Take each line in the entries below that holds "assign" and show it.

SUPPLIED INFORMATION below:

Context: an optimization exercise on an open-source flow, tuned for small area, a short achievable clock period and few clock cycles per item. The choices shown serve that exercise and are no tape-out recipe. The RTL was checked by simulation tests, not by an equivalence proof against the original design.

[design/flow/constraint.sdc]
create_clock -name core_clock -period 35.0 [get_ports {clk}]
set_input_delay 7.0000 -clock core_clock [delete_from_list [all_inputs] [get_ports {clk}]]
set_output_delay 7.0000 -clock core_clock [all_outputs]
set_load 0.01 [all_outputs]
[design/flow/config.mk]
export PLATFORM = sky130hd
export DESIGN_NAME = lg_enc
export DESIGN_NICKNAME = lg_enc
export VERILOG_FILES = /design/flow/design.v
export SDC_FILE = /design/flow/constraint.sdc
export NUM_CORES = 4
export LEC_CHECK = 0
export CAP_MARGIN = 20
export CORE_MARGIN = 2
export CORE_UTILIZATION = 40
export SLEW_MARGIN = 20
[design/flow/run.sh]
#!/bin/bash
# synth_recipe.tcl (not shown) runs the flow's synth.tcl, then flattens the netlist and writes it again
# the make line also repeats each setting of config.mk as NAME=value (left out here)
make -C /OpenROAD-flow-scripts/flow DESIGN_CONFIG=/design/flow/config.mk WORK_HOME=/design/flow/orfs CLKGATE_MAP_FILE= SYNTH_SCRIPT=/design/flow/synth_recipe.tcl finish
[design/flow/design.v]
module lg_enc (
    input  wire        clk,
    input  wire        rst,           
    input  wire        cmd_valid,
    output wire        cmd_ready,
    input  wire [2:0]  cmd_ec,        
    input  wire        cmd_lossless,  
    input  wire        cmd_trg,
    input  wire        cmd_ev,
    input  wire [4:0]  cmd_pos,
    input  wire        cmd_load,      
    input  wire [11:0] cmd_pred1,
    input  wire [11:0] cmd_pred2,
    input  wire        smp_valid,
    output wire        smp_ready,
    input  wire [11:0] smp_data,
    output reg         out_valid,
    input  wire        out_ready,
    output reg  [31:0] out_data,
    output reg  [5:0]  out_len,
    output reg         out_last
);
    integer i;
    reg         c_v;
    reg  [2:0]  c_a;        
    reg  [9:0]  c_hdr;      
    reg         c_load;
    reg  [11:0] c_p1, c_p2;
    assign cmd_ready = !c_v;
    wire acc_c_w = cmd_valid && !c_v;
    reg  [4:0]  j_in;       
    reg         s1_v;
    reg  [11:0] s1_x;
    reg  [9:0]  h_l;        
    reg  [9:0]  h_o;        
    reg         s2_v;
    reg  [12:0] s2_tm;      
    reg         s2_neg;
    reg  [2:0]  s2_a;
    reg  [4:0]  j_w;        
    reg         a_valid;    
    reg  [4:0]  rd_idx;     
    wire adv2 = !a_valid || (j_w < rd_idx);
    wire adv1 = !s2_v || adv2;
    assign smp_ready = (c_v || (j_in != 5'd0)) && (!s1_v || adv1);
    wire acc_s = smp_valid && smp_ready;
    wire acc0  = acc_s && (j_in == 5'd0);
    wire acc31 = acc_s && (j_in == 5'd31);
    reg  [11:0] x1, x2;
    reg  [2:0]  el;         
    wire [3:0]  e_l = (el == 3'd0) ? 4'd0 : (4'd1 << (el - 3'd1));
    function [4:0] mod_s;
        input [12:0] t;
        input [2:0]  a;
        reg   [4:0]  s3;
        reg   [5:0]  s5;
        reg   [6:0]  s9;
        reg   [8:0]  s17;
        begin
            s3  = t[1:0] + t[3:2] + t[5:4] + t[7:6] + t[9:8] + t[11:10] + t[12];
            s5  = t[3:0] + t[7:4] + t[11:8] + t[12];
            s9  = t[5:0] + t[11:6] + t[12];
            s17 = t[7:0] + t[12:8];
            case (a)
                3'd1:    mod_s = s3 % 5'd3;
                3'd2:    mod_s = s5 % 6'd5;
                3'd3:    mod_s = s9 % 7'd9;
                3'd4:    mod_s = s17 % 9'd17;
                default: mod_s = 5'd0;
            endcase
        end
    endfunction
    wire signed [13:0] pp   = $signed({1'b0, x1, 1'b0}) - $signed({2'b0, x2});
    wire        [11:0] p    = pp[13] ? 12'd0 : (pp[12] ? 12'd4095 : pp[11:0]);
    wire        [12:0] r    = {1'b0, s1_x} - {1'b0, p};
    wire               neg  = r[12];
    wire        [11:0] ra   = neg ? (~r[11:0] + 12'd1) : r[11:0];
    wire        [12:0] t    = {1'b0, ra} + {9'd0, e_l};
    wire        [4:0]  m    = mod_s(t, el);
    wire signed [5:0]  dl   = $signed({2'b0, e_l}) - $signed({1'b0, m});
    wire signed [13:0] xs   = neg ? ($signed({2'b0, s1_x}) - dl) : ($signed({2'b0, s1_x}) + dl);
    wire        [11:0] xr   = xs[13] ? 12'd0 : (xs[12] ? 12'd4095 : xs[11:0]);
    wire        [12:0] tm   = t - {8'd0, m};
    wire [12:0] y0 = (s2_tm << s2_a) - s2_tm;
    wire [12:0] y1 = y0 + (y0 << {s2_a, 1'b0});
    wire [12:0] y2 = y1 + ((s2_a == 3'd4) ? 13'd0 : (y1 << {s2_a, 2'b0}));
    wire [12:0] y3 = y2 + ((s2_a == 3'd1) ? (y2 << 8) : 13'd0);
    wire [12:0] q  = (s2_a == 3'd0) ? s2_tm : (13'd0 - y3);
    wire [12:0] u  = {q[11:0], 1'b0} - {12'd0, s2_neg && (s2_tm != 13'd0)};
    reg  [12:0] mem [0:31];
    reg  [5:0]  rc  [0:12];     
    wire wr = s2_v && adv2;
    function [5:0] rc_add;
        input [5:0]  base;
        input [12:0] inc;
        reg   [6:0]  sum;
        begin
            sum = {1'b0, base} + {1'b0, inc[5:0]};
            rc_add = ((inc >> 6) != 13'd0 || sum[6]) ? 6'd63 : sum[5:0];
        end
    endfunction
    reg  [5:0]  rc_n [0:12];
    always @* begin
        for (i = 0; i < 12; i = i + 1)
            rc_n[i] = rc_add((j_w == 5'd0) ? 6'd0 : rc[i], (u >> (i + 1)) + {12'd0, u[i]});
        rc_n[12] = ((j_w == 5'd0) ? 6'd0 : rc[12]) + {5'd0, u[12]};
    end
    reg  [3:0]  k_c;
    reg         raw_c;
    reg  [8:0]  slack;
    reg         found;
    always @* begin
        k_c   = 4'd12;
        found = 1'b0;
        slack = 9'd0;
        for (i = 0; i < 12; i = i + 1) begin
            if (rc[i] <= 6'd32) begin
                if (!found) k_c = i[3:0];
                found = 1'b1;
                slack = slack + {3'd0, 6'd32 - rc[i]};
            end
        end
        raw_c = {3'd0, rc[12]} > slack;
    end
    reg         k_valid;
    reg  [3:0]  k_r;
    reg         raw_r;
    wire [3:0]  k_u   = k_valid ? k_r : k_c;
    wire        raw_u = k_valid ? raw_r : raw_c;
    reg         first;       
    reg         cont;        
    reg  [12:0] ones_left;
    wire [12:0] ur      = mem[rd_idx];
    wire [24:0] rot     = {12'd0, ur} << (4'd12 - k_u);
    wire [12:0] ones_c  = rot[24:12];
    wire [11:0] lowal   = rot[11:0];
    wire [12:0] ones    = cont ? ones_left : ones_c;
    wire [13:0] tail    = {1'b0, ones} + {10'd0, k_u} + 14'd1;
    wire        fits    = tail <= 14'd32;
    wire signed [33:0] yv = {2'b10, lowal, 20'd0};
    wire [33:0] ysh     = yv >>> ones[4:0];
    wire [12:0] raw13   = ur[0] ? ~{1'b0, ur[12:1]} : {1'b0, ur[12:1]};
    wire [15:0] header  = {raw_u ? 4'd14 : k_u, h_o[9:7], h_o[6], h_o[5], 2'b00, h_o[4:0]};
    reg  [31:0] c_data;
    reg  [5:0]  c_len;
    reg         c_done;
    reg  [31:0] b_data;
    reg  [5:0]  b_len;
    reg         b_done;
    always @* begin
        if (raw_u) begin
            c_data = {raw13, 19'd0};
            c_len  = 6'd13;
            c_done = 1'b1;
        end else if (fits) begin
            c_data = ysh[32:1];
            c_len  = tail[5:0];
            c_done = 1'b1;
        end else begin
            c_data = 32'hFFFF_FFFF;
            c_len  = (ones >= 13'd32) ? 6'd32 : ones[5:0];
            c_done = 1'b0;
        end
        if (first) begin
            if (c_done && c_len <= 6'd16) begin
                b_data = {header, c_data[31:16]};
                b_len  = c_len + 6'd16;
                b_done = 1'b1;
            end else begin
                b_data = {header, 16'd0};
                b_len  = 6'd16;
                b_done = 1'b0;
            end
        end else begin
            b_data = c_data;
            b_len  = c_len;
            b_done = c_done;
        end
    end
    wire can_emit = !out_valid || out_ready;
    wire emit     = can_emit && a_valid;
    always @(posedge clk) begin
        if (wr)
            mem[j_w] <= u;
        if (wr)
            for (i = 0; i < 13; i = i + 1)
                rc[i] <= rc_n[i];
        if (acc_c_w) begin
            c_a    <= (cmd_lossless || cmd_ec > 3'd4) ? 3'd0 : cmd_ec;
            c_hdr  <= {cmd_lossless ? 3'd0 : cmd_ec, cmd_trg, cmd_ev,
                       (cmd_trg | cmd_ev) ? cmd_pos : 5'd0};
            c_load <= cmd_load;
            c_p1   <= cmd_pred1;
            c_p2   <= cmd_pred2;
        end
        if (acc_s)
            s1_x <= smp_data;
        if (acc0)
            h_l <= c_hdr;
        if (acc31)
            h_o <= h_l;
        if (s1_v && adv1) begin
            s2_tm  <= tm;
            s2_neg <= neg;
            s2_a   <= el;
        end
        if (k_valid == 1'b0) begin
            k_r   <= k_c;
            raw_r <= raw_c;
        end
        if (emit) begin
            out_data <= b_data;
            out_len  <= b_len;
            out_last <= b_done && (rd_idx == 5'd31);
        end
        if (rst) begin
            c_v       <= 1'b0;
            j_in      <= 5'd0;
            s1_v      <= 1'b0;
            s2_v      <= 1'b0;
            j_w       <= 5'd0;
            x1        <= 12'd2048;
            x2        <= 12'd2048;
            el        <= 3'd0;
            a_valid   <= 1'b0;
            rd_idx    <= 5'd0;
            k_valid   <= 1'b0;
            first     <= 1'b0;
            cont      <= 1'b0;
            ones_left <= 13'd0;
            out_valid <= 1'b0;
        end else begin
            if (acc_c_w)
                c_v <= 1'b1;
            else if (acc0)
                c_v <= 1'b0;
            if (acc_s)
                j_in <= j_in + 5'd1;
            if (acc_s)
                s1_v <= 1'b1;
            else if (adv1)
                s1_v <= 1'b0;
            if (s1_v && adv1) begin
                x2 <= x1;
                x1 <= xr;
            end
            if (acc0) begin
                el <= c_a;
                if (c_load) begin
                    x1 <= c_p1;
                    x2 <= c_p2;
                end
            end
            if (s1_v && adv1)
                s2_v <= 1'b1;
            else if (adv2)
                s2_v <= 1'b0;
            if (wr) begin
                j_w <= j_w + 5'd1;
                if (j_w == 5'd31) begin
                    a_valid <= 1'b1;
                    rd_idx  <= 5'd0;
                    k_valid <= 1'b0;
                    first   <= 1'b1;
                    cont    <= 1'b0;
                end
            end
            if (a_valid)
                k_valid <= 1'b1;
            if (can_emit)
                out_valid <= a_valid;
            if (emit) begin
                first <= 1'b0;
                if (b_done) begin
                    cont   <= 1'b0;
                    rd_idx <= rd_idx + 5'd1;
                    if (rd_idx == 5'd31)
                        a_valid <= 1'b0;
                end else if (!first) begin
                    cont      <= 1'b1;
                    ones_left <= ones - {7'd0, c_len};
                end
            end
        end
    end
endmodule
==> out/qor.yml <==
finalWeightedCongestion: 0.880
tightest_slew_ps: 1040
yosysSeqAreaShare_pct: 42.6
timing_worst_setup_path_type: "reg -> reg"
fraction_of_registers_with_async_set_reset_pct: 0
grt_start_max_net_pins: 70
dp_hpwl_um: 87400
final_core_utilization_pct: 45.1
buffer_ports.inserted: 94
drtIter0Drc: 2326
cap_violations: 0
cts_tree: "built"
worst-path-max-fanout: 28
grt_pass1_wl_um: 187000
timing.hold.worst.start: "c_hdr[3]"
floorplan.initialDensity_pct: 40.3
critPathMaxStageDelay_ps: 830
finalClockSkew_ps: 27.8
topRoutingLayerUsed: "met4"
synth.largest_area_cell: "sky130_fd_sc_hd__edfxtp_1"
synth_area_per_cell_um2: 10.8
reg2reg_to: "x1[7]"
synth_edf_count: 620
critical_path.slowest_cell: "sky130_fd_sc_hd__nor3_1"
post_cts_resized: 0
initial_antenna_violation_count: 6
rr_startpoint: "x1[0]"
first_pass_iters: 6
worstPathBufferInverterCount: 3
post-cts-setup-buffers: 0
number_of_global_route_vias_before_repair: 32500
nNetsFinal: 4868
placement_rows: 125
post-route-min-period_ps: 19690
cp_data_arrival_time_ps: 20230
route.final.wire_length_um: 119000
ys_ff_latch: 688
rsz0062_at_grt: "no"
run_status: "complete, no violations"
die_h_um: 346
route.vias.total: 33300
slew_headroom_pct: 29.8
synth_area_leaders: "sky130_fd_sc_hd__edfxtp_1 (40%), sky130_fd_sc_hd__ha_1 (8.4%), sky130_fd_sc_hd__mux4_2 (6.6%), sky130_fd_sc_hd__xnor2_1 (4.1%), sky130_fd_sc_hd__a21oi_1 (3.3%)"
drc: 0
final_cells: 6034
clock_tree.buffer_depth: 3
final_max_slew_viol_count: 0
drive_gt1_share_pct: 11.1
antenna_violating_nets_post_route: 0
timing.hold.worst_path_depth: 0
met2_length_um: 55500
clock_sinks: 688
die_area_mm2: 0.120
reg2regPathDepth: 77
track_usage_pct: 19.7
synth_ff_type: "sky130_fd_sc_hd__edfxtp_1"
cp-startpoint: "x1[0]"
postCtsHoldBufs: 0
place.detailed.instances: 5892
synth.cell_area_mm2: 0.0468
count_of_inserted_antenna_diode_cells: 0
setup_viol_count_final: 0
fmax_mhz: 50.8
synthesis.instances: 4342
min_period_over_period_pct: 56.3
io-pin-count: 95
critical_path.top_delay_family: "compound AO/OA/AOI/OAI gates"
setup_total_negative_slack_ps: 0
clock_insertion_delay_at_the_later_pin_of_the_skew_report_ps: 660
total_cts_buffers: 79
hold_class: "reg -> reg"
synth_cell_types: 126
final-hold-violation-count: 0
wl_per_cell_um: 19.7
die_width_um: 346
clock_tree.htree_level_count: 3
route.layer.met1.wl_um: 55000
wl_met3_um: 6080
clk_transition_reported_paths_ps: 60
worst_setup_path_start_kind: "register"
cts.root.buffer_cell: "sky130_fd_sc_hd__clkbuf_16"
required_ps: 35540
synth_nets: 4761
hold-path-endpoint: "h_l[3]"
ff2ff_setup_slack_ps: 15310
core_area_mm2: 0.116
flow.area_growth_from_synthesis_pct: 11.9
gr-total-overflow: 0
synth.yosys.warnings: 3
crit_path_end_kind: "register"
viasPerCell: 5.52
hold_ws_ps: 412
synth_top_area_share_pct: 39.7
registers in the layout, indices dropped and copies added (netlist names), 6 cells and up:
signal and count:
mem 416, rc 78, out_data 32, ones_left 13, s2_tm 13, c_p1 12, c_p2 12, s1_x 12
x1 12, x2 12, c_hdr 10, h_l 10, h_o 10, out_len 6
Yosys cell counts (all sizes together) (36+ instances only):
library cell  instances
nand2               322
xnor2               220
and2                 67
nor2b                70
clkbuf              122
inv                 279
a211oi               42
nor2                400
mux2i                95
mux2                 43
nand2b               52
o21a                 36
a21o                 74
o21bai               51
nand3                72
dfxtp                68
xor2                130
fa                   52
a21oi               313
mux4                137
o22ai                37
nor3                 87
edfxtp              620
ha                  314
o21ai               216
cells by family after synthesis:
logic type	share of synthesized area, %
adders and majority gates	10.6
and+or+nand+nor	12.6
buffers and inverters	3.59
AOI/OAI and AO/OA	13.8
DFF	42.6
muxes	9.67
xor gates and xnor gates	7.03
cell usage in the layout (no fill, tap or decap), types with 14 or more instances in the layout:
cell,netlist,layout
sky130_fd_sc_hd__edfxtp_1,620,620
sky130_fd_sc_hd__nor2_1,398,395
sky130_fd_sc_hd__nand2_1,321,321
sky130_fd_sc_hd__ha_1,314,314
sky130_fd_sc_hd__a21oi_1,309,306
sky130_fd_sc_hd__inv_1,271,271
sky130_fd_sc_hd__xnor2_1,219,214
sky130_fd_sc_hd__o21ai_0,210,210
sky130_fd_sc_hd__mux4_2,137,137
sky130_fd_sc_hd__xor2_1,129,124
sky130_fd_sc_hd__clkdlybuf4s50_1,0,93
sky130_fd_sc_hd__mux2i_1,93,92
sky130_fd_sc_hd__buf_4,2,87
sky130_fd_sc_hd__nor3_1,83,83
sky130_fd_sc_hd__clkbuf_16,0,79
sky130_fd_sc_hd__a21o_1,73,73
sky130_fd_sc_hd__nand3_1,71,71
sky130_fd_sc_hd__nor2b_1,70,68
sky130_fd_sc_hd__dfxtp_1,68,66
sky130_fd_sc_hd__and2_1,64,64
sky130_fd_sc_hd__nand2b_1,52,52
sky130_fd_sc_hd__fa_1,52,52
sky130_fd_sc_hd__o21bai_1,51,51
sky130_fd_sc_hd__mux2_2,41,41
sky130_fd_sc_hd__a211oi_1,38,38
sky130_fd_sc_hd__o21a_1,36,36
sky130_fd_sc_hd__o22ai_1,35,35
sky130_fd_sc_hd__and3_1,30,30
sky130_fd_sc_hd__or2_2,23,23
sky130_fd_sc_hd__a221oi_1,21,21
sky130_fd_sc_hd__clkbuf_1,120,21
sky130_fd_sc_hd__a31oi_1,20,20
sky130_fd_sc_hd__nand4_1,16,16
sky130_fd_sc_hd__o211ai_1,16,16
sky130_fd_sc_hd__o31ai_1,16,16
sky130_fd_sc_hd__nor4_1,15,15
sky130_fd_sc_hd__or3_1,15,15
sky130_fd_sc_hd__o211a_1,14,14
through the flow:
| step | setup WS (ps) | cell area (um2) |
|---|---|---|
| floorplan | 18490 | 46800 |
| global placement | 16190 | 49900 |
| detailed placement | 15620 | 49900 |
| CTS | 15560 | 52400 |
| global route | 13700 | 52400 |
| finish | 15310 | 52400 |
worst max-delay path by stage:
stage                       end  slack, ps  depth (start not counted)
after floorplan           x1[8]      18490                         84
after global placement    x1[8]      16190                         77
after detailed placement  x1[7]      15620                         77
after CTS                 x1[8]      15560                         77
after global routing      x1[8]      13700                         77
final                     x1[7]      15310                         77
final cells by class:
| type | count | area [um2] |
|---|---|---|
| inverter | 281 | 1050 |
| timing repair buffer | 181 | 1590 |
| clock inverter | 41 | 413 |
| clock buffer | 101 | 2070 |
| tap | 1524 | 1910 |
| multi-input combinational | 3218 | 25400 |
| sequential | 688 | 20000 |
| fill | 10700 | 63800 |
layer usage:
layer  track usage, %  vias to the layer above
li1                 -                    16200
met1             27.7                    16200
met2             32.3                      824
met3             2.44                      142
met4             4.74                        0
met5                0                        -
Testbench counts, summed over its fixed seeds: cycles 11,236, blocks 320.

-- re-timing with driven ports --
No port has a modelled driver above. Below, the same layout with a new extraction and two added sets of constraints. Step 1, drivers: a clkbuf_16 drives clk and a buf_2 each remaining input, both assumed. Step 2, shift: input delay + t, output delay - t, t = (earliest + latest rising clock arrival at the registers) / 2. This alone moves slack from input paths to output paths. a / b / c = no drivers / after step 1 / after step 2; a / b = the first two.
t (ns): 0.701
slack for setup (ns): 15.309 / 15.309 / 15.309
worst hold slack (ns): 0.412 / 0.412 / 0.412
After both steps setup and hold are still met in this run. The setup slack of this run moves by 0.000 ns with the drivers and by 0.000 ns with both steps.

End of SUPPLIED INFORMATION.

** TASK OUTPUT **
    assign cmd_ready = !c_v;
    assign smp_ready = (c_v || (j_in != 5'd0)) && (!s1_v || adv1);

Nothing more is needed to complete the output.